III.                    Un émolument judiciaire de 2'000 (deux mille) francs est mis à la charge des recourants A.________ et B.________.

IV.                    Une indemnité de 1'500 (mille cinq cents) francs, à verser à la commune de Villars-le-Terroir à titre de dépens, est mise à la charge des recourants A.________ et B.________, solidairement entre eux.

Lausanne, le 14 février 2025

 

La présidente:                                                                                          Le greffier:          


                                                                                                                 

Le présent arrêt est communiqué aux participants à la procédure.

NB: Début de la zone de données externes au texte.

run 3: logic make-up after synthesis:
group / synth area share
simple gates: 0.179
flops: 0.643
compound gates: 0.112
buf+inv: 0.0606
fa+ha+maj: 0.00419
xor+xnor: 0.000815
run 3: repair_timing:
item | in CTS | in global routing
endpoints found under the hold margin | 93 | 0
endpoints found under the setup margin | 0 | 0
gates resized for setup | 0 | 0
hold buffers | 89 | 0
`config.mk`:
```
export PLATFORM = sky130hd
export DESIGN_NAME = name_seq_tx
export DESIGN_NICKNAME = d
export VERILOG_FILES = /design/src/rtl/name_seq_tx.sv
export SDC_FILE = /design/constraint.sdc
export NUM_CORES = 1
export LEC_CHECK = 0
export CORE_MARGIN = 2
export CORE_UTILIZATION = 35
export DETAILED_ROUTE_END_ITERATION = 10
export SETUP_SLACK_MARGIN = 0.15
export SYNTH_ARGS = -nofsm -noshare
export SYNTH_HDL_FRONTEND = slang
export SYNTH_SLANG_ARGS = --single-unit
```
`constraint.sdc`:
```
create_clock -name clk -period 4 [get_ports clk]
set_input_delay 0.6 -clock clk [delete_from_list [all_inputs] [get_ports clk]]
set_output_delay 0.6 -clock clk [all_outputs]
set_load 0.05 [all_outputs]
```
`src/rtl/name_seq_tx.sv`:
```
// Magic-sequence ASCII transmitter: sends CH0..CH(LEN-1) once per start request over a valid/ready handshake.
// Define NAME_SEQ_APPEND_ENTER_EN to append a 7'h0A terminator after the last character.
module name_seq_tx #(
    parameter int unsigned LEN = 5,
    parameter logic [6:0]  CH0 = 7'h48,
    parameter logic [6:0]  CH1 = 7'h6F,
    parameter logic [6:0]  CH2 = 7'h73,
    parameter logic [6:0]  CH3 = 7'h73,
    parameter logic [6:0]  CH4 = 7'h65
) (
    input  logic       clk,
    input  logic       rst,
    input  logic       start,
    input  logic       ready,
    output logic [6:0] ascii,
    output logic       valid,
    output logic       busy,
    output logic       done
);

    generate
        if (LEN < 1 || LEN > 5) begin : g_bad_len
            $error("name_seq_tx: LEN must be in 1..5");
        end
    endgenerate

    typedef enum logic [1:0] {IDLE, SEND, DONE} state_t;

    state_t     state_q;
    logic [2:0] idx_q;
    logic [6:0] ascii_q;
    logic       valid_q;
    logic       busy_q;
    logic       done_q;

    logic last_char;
    logic seq_end;
    logic insert_term;

    function automatic logic [6:0] char_at(input logic [2:0] i);
        case (i)
            3'd0:    char_at = CH0;
            3'd1:    char_at = CH1;
            3'd2:    char_at = CH2;
            3'd3:    char_at = CH3;
            3'd4:    char_at = CH4;
            default: char_at = 7'h00;
        endcase
    endfunction

    assign last_char = (idx_q == 3'(LEN - 1));

`ifdef NAME_SEQ_APPEND_ENTER_EN
    logic term_q;

    // The terminator reuses the final index slot, so idx never passes LEN-1.
    assign seq_end     = term_q;
    assign insert_term = last_char & ~term_q;

    always_ff @(posedge clk or posedge rst) begin
        if (rst) begin
            term_q <= 1'b0;
        end else if (state_q == IDLE) begin
            term_q <= 1'b0;
        end else if (state_q == SEND && valid_q && ready && insert_term) begin
            term_q <= 1'b1;
        end
    end
`else
    assign seq_end     = last_char;
    assign insert_term = 1'b0;
`endif

    always_ff @(posedge clk or posedge rst) begin
        if (rst) begin
            state_q <= IDLE;
            idx_q   <= 3'd0;
            ascii_q <= 7'h00;
            valid_q <= 1'b0;
            busy_q  <= 1'b0;
            done_q  <= 1'b0;
        end else begin
            // NOTE: done defaults low every cycle so it can only ever be a one-cycle pulse.
            done_q <= 1'b0;
            case (state_q)
                IDLE: begin
                    idx_q <= 3'd0;
                    if (start) begin
                        state_q <= SEND;
                        ascii_q <= CH0;
                        valid_q <= 1'b1;
                        busy_q  <= 1'b1;
                    end else begin
                        ascii_q <= 7'h00;
                        valid_q <= 1'b0;
                        busy_q  <= 1'b0;
                    end
                end
                SEND: begin
                    if (valid_q && ready) begin
                        if (seq_end) begin
                            state_q <= DONE;
                            ascii_q <= 7'h00;
                            valid_q <= 1'b0;
                            busy_q  <= 1'b0;
                            done_q  <= 1'b1;
                        end else if (insert_term) begin
                            ascii_q <= 7'h0A;
                        end else begin
                            idx_q   <= idx_q + 3'd1;
                            ascii_q <= char_at(idx_q + 3'd1);
                        end
                    end
                end
                DONE: begin
                    state_q <= IDLE;
                end
                default: begin
                    state_q <= IDLE;
                end
            endcase
        end
    end

    assign ascii = ascii_q;
    assign valid = valid_q;
    assign busy  = busy_q;
    assign done  = done_q;

endmodule

```
==> out/qor.csv, run 1 <==
metric;value;unit
ys_ff_latch;13;
slowest_stage;clkdlybuf4s50_1;
die_area;2590;sq um
drc;0;
dp_cells;108;
io_buffers;13;
async_reset_ff_share;100;%
routed_wl;1500;microns
yosysSeqAreaShare;42.2;%
cp.arrival;1.53;ns
area_growth;20.0;%
path_cells;clkdlybuf4s50_1;
min_period;2.13;ns
wl_per_cell;13.4;microns
synthTopCellsByCount;dfrtp_1 (13), inv_1 (6), nor2_1 (6);
avgSynthCellArea;10.6;sq um
placementRows;16;
p_leak;0.426;nW
die-width;50.9;microns
cts_tree;built;
holdCritPathClass;reg -> reg;
slew_headroom;66.5;%
grt_pass1_wl;2500;microns
gp_congestion;0.778;
die_y;50.9;microns
dp_hpwl;1120;microns
crit_required;3.40;ns
grt_setup_unrepaired;no;
drive_gt1_share;9.41;%
synth_most_common_cell;dfrtp_1;
hold_buffers;0;
netlist_area;771;sq um
timing.final.max_slew_violations;0;
path_max_fanout;7;
synthTopCellsByArea;dfrtp_1 (42%), ha_1 (8.1%), mux2i_1 (3.9%);
end_kind;output port;
cp_num_cells;1;
worst_path_dominant_cell_family;buffers and inverters;
finClkSkew;0.00499;ns
clock_latency;0.27;ns
crit_path_start_kind;register;
cts_sinks;13;
multiInputGateArea;387;sq um
ant_nets;0;
syn_inst;73;
hold_viol;0;
power;0.738;mW
fin_crit_sh;53.3;%
htreeDepth;1;
synth_fp_nets;82;
pin_count;14;
p_per_area;798;nW/um^2
grt_antenna_before_repair;0;
cts_resized;0;
yosysUniqueCellTypes;35;
yosysWarnings;0;
drv_cap;0;
vias;569;
vias_per_cell;5.08;
diodes;0;
clk_path_buf_depth;2;
path_buf_inv;1;
core_area;2020;sq um
drt_iter0_drc;15;
numCtsBuffers;3;
tightest_slew;0.501;ns
fillCellCount;190;
synth_enable_flop_cells;0;
synth_top_area_share;42.2;%
grt_start_max_net_pins;14;
critPathKind;reg -> out;
grt_pass1_vias;542;
start_util;38.1;%
layout.cells.non_filler;112;
setup_viol;0;
run_status;finished, final reports clean;
cts_setup_buffers;0;
ir_drop;327;uV
clk_pin_slew;0.08;ns
drtPass1Iterations;2;
cts_root_buf;clkbuf_4;
fin_setup_tns;0;ns
whs_path_depth;1;
grt_usage;13.0;%
crit_path_max_incr_delay;0.83;ns
reg2reg_depth;5;
fmax;469;MHz
final_net_count;95;
grt-ovfl-total;0;
regArea;325;sq um
yosysTopAreaCell;dfrtp_1;
synthFlopType;dfrtp_1;
==> final cells by class <==
type,instances,area share [%]
Timing Repair Buffer,13,14.1
Multi-Input combinational cell,49,41.8
Clock buffer,4,2.84
Tap cell,27,3.65
Sequential cell,13,35.2
Inverter,6,2.44
==> final timing paths <==
path / to / start / slack (ns)
max: busy / busy$_DFFE_PP0P_ / 1.87
min: ascii[2]$_DFFE_PP0P_ / ascii[2]$_DFFE_PP0P_ / 0.49
max reg2reg: ascii[5]$_DFFE_PP0P_ / idx_q[0]$_DFFE_PP0P_ / 2.28
min reg2reg: ascii[2]$_DFFE_PP0P_ / ascii[2]$_DFFE_PP0P_ / 0.49
max in group asynchronous: idx_q[0]$_DFFE_PP0P_ / rst / 3.03
min in group asynchronous: ascii[2]$_DFFE_PP0P_ / rst / 0.64
==> flip-flops by register name (all words and copies together) (netlist names) <==
name,count
busy,1
idx_q,3
state_q,2
done,1
ascii,6
==> logic make-up after synthesis <==
group	after synthesis	share of synthesized area [%]
AO/OA/AOI/OAI	18	18.8
XOR/XNOR	1	1.14
adder cells (fa/ha/maj)	5	8.12
buffers and inverters	11	7.63
flip-flops	13	42.2
multiplexers	3	3.90
AND/OR/NAND/NOR	22	18.2
==> report_power, final <==
| group | switching (mW) | internal [mW] |
|---|---|---|
| clock network | 0.0413 | 0.0386 |
| logic | 0.259 | 0.167 |
| registers | 0.0546 | 0.177 |
==> routing by layer <==
| metal | GRT usage (%) | vias up | wire, microns |
|---|---|---|---|
| met3 | 1.75 | 2 | 18 |
| met5 | 0 | - | 0 |
| met1 | 19.7 | 271 | 808 |
| met4 | 9.46 | 0 | 14 |
| li1 | - | 293 | - |
| met2 | 16.5 | 3 | 661 |
==> stage by stage <==
step	hold slack, ns	instance area (sq um)	worst slack, ns	utilization [%]
after CTS	0.491	925	1.85	45.7
after global placement	0.460	898	2.08	44.4
after global routing	0.509	925	1.78	45.7
final	0.486	925	1.87	45.7
after floorplan	0.477	771	2.44	-
after detailed placement	0.473	898	2.04	44.4
==> cells in the final DEF (no fill, tap or decap), types with 2 or more instances in the layout <==
master	n
and4b_1	2
ha_1	5
o21ai_0	2
nand3_1	3
a21o_1	3
dfrtp_1	13
clkdlybuf4s50_1	13
mux2i_1	3
nand2_1	2
clkbuf_4	3
nor2_1	6
inv_1	6
a211oi_1	2
No activity file was read; power rests on OpenSTA's default activity.
==> inputs of run 2 (changes only) <==
- clock period: 4 -> 1.8 ns (I/O delays scaled with it)
==> out/qor.csv, run 2 (synthesized netlist as in run 1, its figures left out) <==
metric;value;unit;change
run_status;finished, final reports clean;;
grt_start_max_net_pins;14;;unchanged
setup_viol;0;;unchanged
grt_usage;13.3;%;+0.22 points
path_max_fanout;5;;-2
slowest_stage;dfrtp_1;;
cts_sinks;13;;unchanged
fin_setup_tns;0;ns;unchanged
core_area;2020;sq um;unchanged
ant_nets;0;;unchanged
post-route-cell-area;975;sq um;+5.4%
fillCellCount;201;;+5.8%
r2r_slack;0.17;ns;-2.11 ns
final_common_cell;dfrtp_1;;
p_leak;0.476;nW;+12%
drt_iter0_drc;16;;+1
clkPwrFrac;11.0;%;+0.2 points
seq_power_share;29.4;%;-2.0 points
dpl_worst_slack;0.0900;ns;-1.95 ns
drtPass1Iterations;4;;+2
htreeDepth;1;;unchanged
crit_path_start_kind;register;;
startpoint;idx_q[0]$_DFFE_PP0P_;;
regToRegStartpoint;idx_q[0]$_DFFE_PP0P_;;
grt_antenna_before_repair;0;;unchanged
path_buf_inv;1;;unchanged
pin_count;14;;unchanged
hold_viol;0;;unchanged
wl_per_cell;14.0;microns;+4.7%
layout_common_cells;dfrtp_1 (13), buf_4 (8), dlygate4sd2_1 (7), nor2_1 (6), inv_1 (6);;
clock_latency;0.28;ns;about the same
dp_hpwl;1090;microns;-2.6%
crit_required;1.98;ns;-1.42 ns
p_sw_share;49.4;%;+1.3 points
finalWorstSetupSlack;0.169;ns;-1.70 ns
routed_wl;1640;microns;+9.4%
worst_path_dominant_cell_family;compound AO/OA/AOI/OAI gates;;
cts_root_buf;clkbuf_4;;
placed_cell_area;906;sq um;+0.84%
crit_path_max_incr_delay;0.42;ns;-0.41 ns
p_comb_share;59.6;%;+1.8 points
start_util;38.1;%;unchanged
path_cells;buf_4, ha_4, and3b_1, o31a_1, a211o_1;;
gp_congestion;0.811;;+4.2%
io_buffers;13;;unchanged
internal_power;0.868;mW;+130%
grt_pass1_vias;588;;+8.5%
layout.cells.non_filler;117;;+4.5%
placementRows;16;;unchanged
dp_cells;110;;+1.9%
final_net_count;100;;+5.3%
die-width;50.9;microns;unchanged
vias_per_cell;5.08;;about the same
min_period;1.63;ns;
holdCritPathClass;in -> async;;
drc;0;;unchanged
timing.final.max_slew_violations;0;;unchanged
die_area;2590;sq um;unchanged
area_growth;26.5;%;
drv_cap;0;;unchanged
ir_drop;787;uV;+140%
critPathKind;reg -> reg;;
clk_pin_slew;0.09;ns;about the same
p_per_area;1760;nW/um^2;+120%
end_kind;register;;
grt-ovfl-total;0;;unchanged
slew_headroom;66.2;%;-0.28 points
reg2reg_depth;5;;unchanged
finClkSkew;0.00317;ns;-0.00182 ns
clk_path_buf_depth;2;;unchanged
tightest_slew;0.506;ns;+0.00526 ns
diodes;0;;unchanged
cts_tree;built;;
r2r_end;ascii[5]$_DFFE_PP0P_;;
grt_setup_unrepaired;yes;;
numCtsBuffers;3;;unchanged
grt_pass1_wl;2570;microns;+3.0%
fmax;613;MHz;
p_switching;0.849;mW;+140%
fin_crit_sh;90.6;%;
vias;594;;+4.4%
drive_gt1_share;21.1;%;+12 points
cp.arrival;1.81;ns;+0.28 ns
largest_register_ffs;6;;unchanged
die_y;50.9;microns;unchanged
[run 2: cell count changes in the layout (fill, tap and decap cells not counted), sizes merged]
cell,change
dlygate4sd2,+7
clkbuf,-1
clkdlybuf4s50,-10
buf,+8
clkinv,+1
[run 2: stage by stage]
step | hold WS (ns) | utilization, % | power, mW
floorplan | 0.147 | - | 1.24
global placement | 0.460 | 44.8 | 1.47
detailed placement | 0.468 | 44.8 | 1.47
CTS | 0.324 | 47.1 | 1.67
global route | 0.375 | 48.2 | 1.82
finish | 0.303 | 48.2 | 1.72
[run 2: worst max-delay path by stage]
| stage | to | slack (ns) | cells after the start |
|---|---|---|---|
| floorplan | ascii[5]$_DFFE_PP0P_ | 0.24 | 5 |
| global route | ascii[5]$_DFFE_PP0P_ | 0.12 | 4 |
| detailed placement | ascii[5]$_DFFE_PP0P_ | 0.09 | 5 |
| CTS | ascii[5]$_DFFE_PP0P_ | 0.19 | 5 |
| finish | ascii[5]$_DFFE_PP0P_ | 0.17 | 5 |
| global placement | ascii[5]$_DFFE_PP0P_ | 0.13 | 5 |
[run 2: timing repair]
item,CTS,global route
gates resized for setup,9,2
pin swaps,0,1
hold buffers,0,0
buffers inserted,3,0
endpoints found under the setup margin,9,3
[run 2: layer usage]
layer	global-route usage, %	up-vias	part of all wire [%]
met1	18.6	288	49
met3	1.75	3	2.0
met2	19.7	8	47
li1	-	295	-
met5	0	-	0
met4	7.21	0	1.4
[run 2: cell type report]
| cell class | instances | area (sq um) | area share [%] |
|---|---|---|---|
| inverters | 6 | 22.5 | 2.31 |
| repair buffers | 18 | 151 | 15.5 |
| multi-input cells | 49 | 414 | 42.5 |
| well taps | 27 | 33.8 | 3.47 |
| clock buffers | 3 | 22.5 | 2.31 |
| clock inverters | 1 | 5.00 | 0.513 |
| flip-flops and latches | 13 | 325 | 33.4 |
[run 2: power by group through the flow]
| stage | combinational (mW) | clock (mW) | sequential [mW] |
|---|---|---|---|
| after global placement | 0.962 | 0 | 0.513 |
| after floorplan | 0.547 | 0 | 0.695 |
| after CTS | 0.977 | 0.192 | 0.504 |
| after detailed placement | 0.954 | 0 | 0.519 |
| final | 1.02 | 0.188 | 0.505 |
| after global routing | 1.10 | 0.204 | 0.521 |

Il peut faire l'objet, dans les trente jours suivant sa notification, d'un recours au Tribunal fédéral (Tribunal fédéral suisse, 1000 Lausanne 14). Le recours en matière de droit public s'exerce aux conditions des articles 82 ss de la loi du 17 juin 2005 sur le Tribunal fédéral (LTF - RS 173.110), le recours constitutionnel subsidiaire à celles des articles 113 ss LTF. Le mémoire de recours doit être rédigé dans une langue officielle, indiquer les conclusions, les motifs et les moyens de preuve, et être signé. Les motifs doivent exposer succinctement en quoi l’acte attaqué viole le droit. Les pièces invoquées comme moyens de preuve doivent être jointes au mémoire, pour autant qu’elles soient en mains de la partie; il en va de même de la décision attaquée.